Advanced FDTD methods with the applications to resonant, propagation and scattering problems

In the past decade, many advanced Finite Difference Time Domain (FDTD) methods were developed. Some focus on the dispersion improvement using higher order spatial discretizations, while others concentrate on the overcome of Courant-Friedrich-Levy (CFL) stability condition by introducing implicit operations. How to obtain the radar cross section (RCS) responses of large scatters under small perturbations by the combination and hybrid of the methods is hot spot in computational electromagnetics. In this dissertation, a novel subgridding method is developed to solve this kind of problem efficiently.

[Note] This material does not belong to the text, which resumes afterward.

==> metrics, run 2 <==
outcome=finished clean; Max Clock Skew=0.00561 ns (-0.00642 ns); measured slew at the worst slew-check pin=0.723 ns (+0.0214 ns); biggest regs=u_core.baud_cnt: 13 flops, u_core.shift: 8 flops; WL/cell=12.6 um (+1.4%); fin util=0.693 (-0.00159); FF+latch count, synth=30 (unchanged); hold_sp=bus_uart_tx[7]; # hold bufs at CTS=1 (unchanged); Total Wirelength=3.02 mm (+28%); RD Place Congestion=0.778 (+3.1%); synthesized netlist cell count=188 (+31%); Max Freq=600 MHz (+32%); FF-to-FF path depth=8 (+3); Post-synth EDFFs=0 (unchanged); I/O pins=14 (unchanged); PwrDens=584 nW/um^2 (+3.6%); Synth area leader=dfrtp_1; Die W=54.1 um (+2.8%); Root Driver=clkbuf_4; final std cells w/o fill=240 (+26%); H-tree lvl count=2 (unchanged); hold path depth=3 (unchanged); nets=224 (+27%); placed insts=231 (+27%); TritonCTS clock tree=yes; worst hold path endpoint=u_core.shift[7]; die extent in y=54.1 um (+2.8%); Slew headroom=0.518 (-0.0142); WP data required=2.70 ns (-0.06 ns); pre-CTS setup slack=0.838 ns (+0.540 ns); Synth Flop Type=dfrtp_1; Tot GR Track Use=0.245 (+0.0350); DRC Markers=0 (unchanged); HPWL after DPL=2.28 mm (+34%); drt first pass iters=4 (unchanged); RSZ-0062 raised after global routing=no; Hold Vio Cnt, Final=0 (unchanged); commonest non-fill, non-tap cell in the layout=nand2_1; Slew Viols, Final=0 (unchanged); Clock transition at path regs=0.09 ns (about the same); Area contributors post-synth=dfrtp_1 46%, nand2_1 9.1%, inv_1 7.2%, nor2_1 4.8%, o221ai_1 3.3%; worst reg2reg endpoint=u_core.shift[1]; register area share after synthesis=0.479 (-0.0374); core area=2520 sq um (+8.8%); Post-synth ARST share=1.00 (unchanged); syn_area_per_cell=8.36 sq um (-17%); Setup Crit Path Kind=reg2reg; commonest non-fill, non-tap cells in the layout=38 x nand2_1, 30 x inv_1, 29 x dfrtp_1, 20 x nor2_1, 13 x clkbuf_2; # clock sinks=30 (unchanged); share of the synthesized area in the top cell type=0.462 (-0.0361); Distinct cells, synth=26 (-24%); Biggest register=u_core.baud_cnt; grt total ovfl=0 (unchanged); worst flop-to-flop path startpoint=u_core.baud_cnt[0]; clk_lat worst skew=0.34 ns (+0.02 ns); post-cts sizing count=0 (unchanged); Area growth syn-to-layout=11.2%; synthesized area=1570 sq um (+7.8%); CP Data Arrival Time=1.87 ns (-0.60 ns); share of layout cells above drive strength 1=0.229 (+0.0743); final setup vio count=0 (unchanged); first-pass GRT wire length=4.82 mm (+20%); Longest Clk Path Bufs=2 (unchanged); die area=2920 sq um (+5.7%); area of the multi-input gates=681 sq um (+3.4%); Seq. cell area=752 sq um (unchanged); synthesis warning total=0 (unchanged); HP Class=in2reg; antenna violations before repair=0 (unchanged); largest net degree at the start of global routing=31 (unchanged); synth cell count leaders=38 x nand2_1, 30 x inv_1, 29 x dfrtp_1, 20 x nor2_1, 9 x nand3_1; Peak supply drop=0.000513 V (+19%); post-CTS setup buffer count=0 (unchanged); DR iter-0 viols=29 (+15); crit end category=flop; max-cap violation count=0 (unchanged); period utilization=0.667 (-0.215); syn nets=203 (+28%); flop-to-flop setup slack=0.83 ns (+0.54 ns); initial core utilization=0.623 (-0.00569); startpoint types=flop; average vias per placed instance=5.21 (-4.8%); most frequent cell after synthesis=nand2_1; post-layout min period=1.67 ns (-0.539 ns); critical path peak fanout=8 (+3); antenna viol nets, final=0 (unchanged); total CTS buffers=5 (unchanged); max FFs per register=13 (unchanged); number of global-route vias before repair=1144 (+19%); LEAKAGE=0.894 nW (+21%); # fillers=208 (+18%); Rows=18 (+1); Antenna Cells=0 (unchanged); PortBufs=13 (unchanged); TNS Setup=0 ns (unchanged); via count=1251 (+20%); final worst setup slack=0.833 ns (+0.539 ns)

The following efforts are made in this dissertation in order to realize this objective: the hybrid and combination of all kinds of advanced FDTD method in two dimensional (2-D) domain and its natural extension to three dimensional (3-D) case; a universally applicable Uniaxial Perfectly Matched Layer (UPML)formulation truncating computational domains in 2-D domain and its natural extension to 3-D case; perfect plane-wave injection formulations for both 2-D and 3-D domains; and novel subgridding techniques to accelerate computations for both 2-D and 3-D electromagnetic problems. With the aid of these novel techniques, the RCS problem can be solved 5 to 10 times faster than the traditional methods without the loss of accuracy. Two numerical examples for 2-D and 3-D cases are presented in this dissertation, which demonstrate that the method developed in this dissertation can achieve perfect balance between computational speed and accuracy.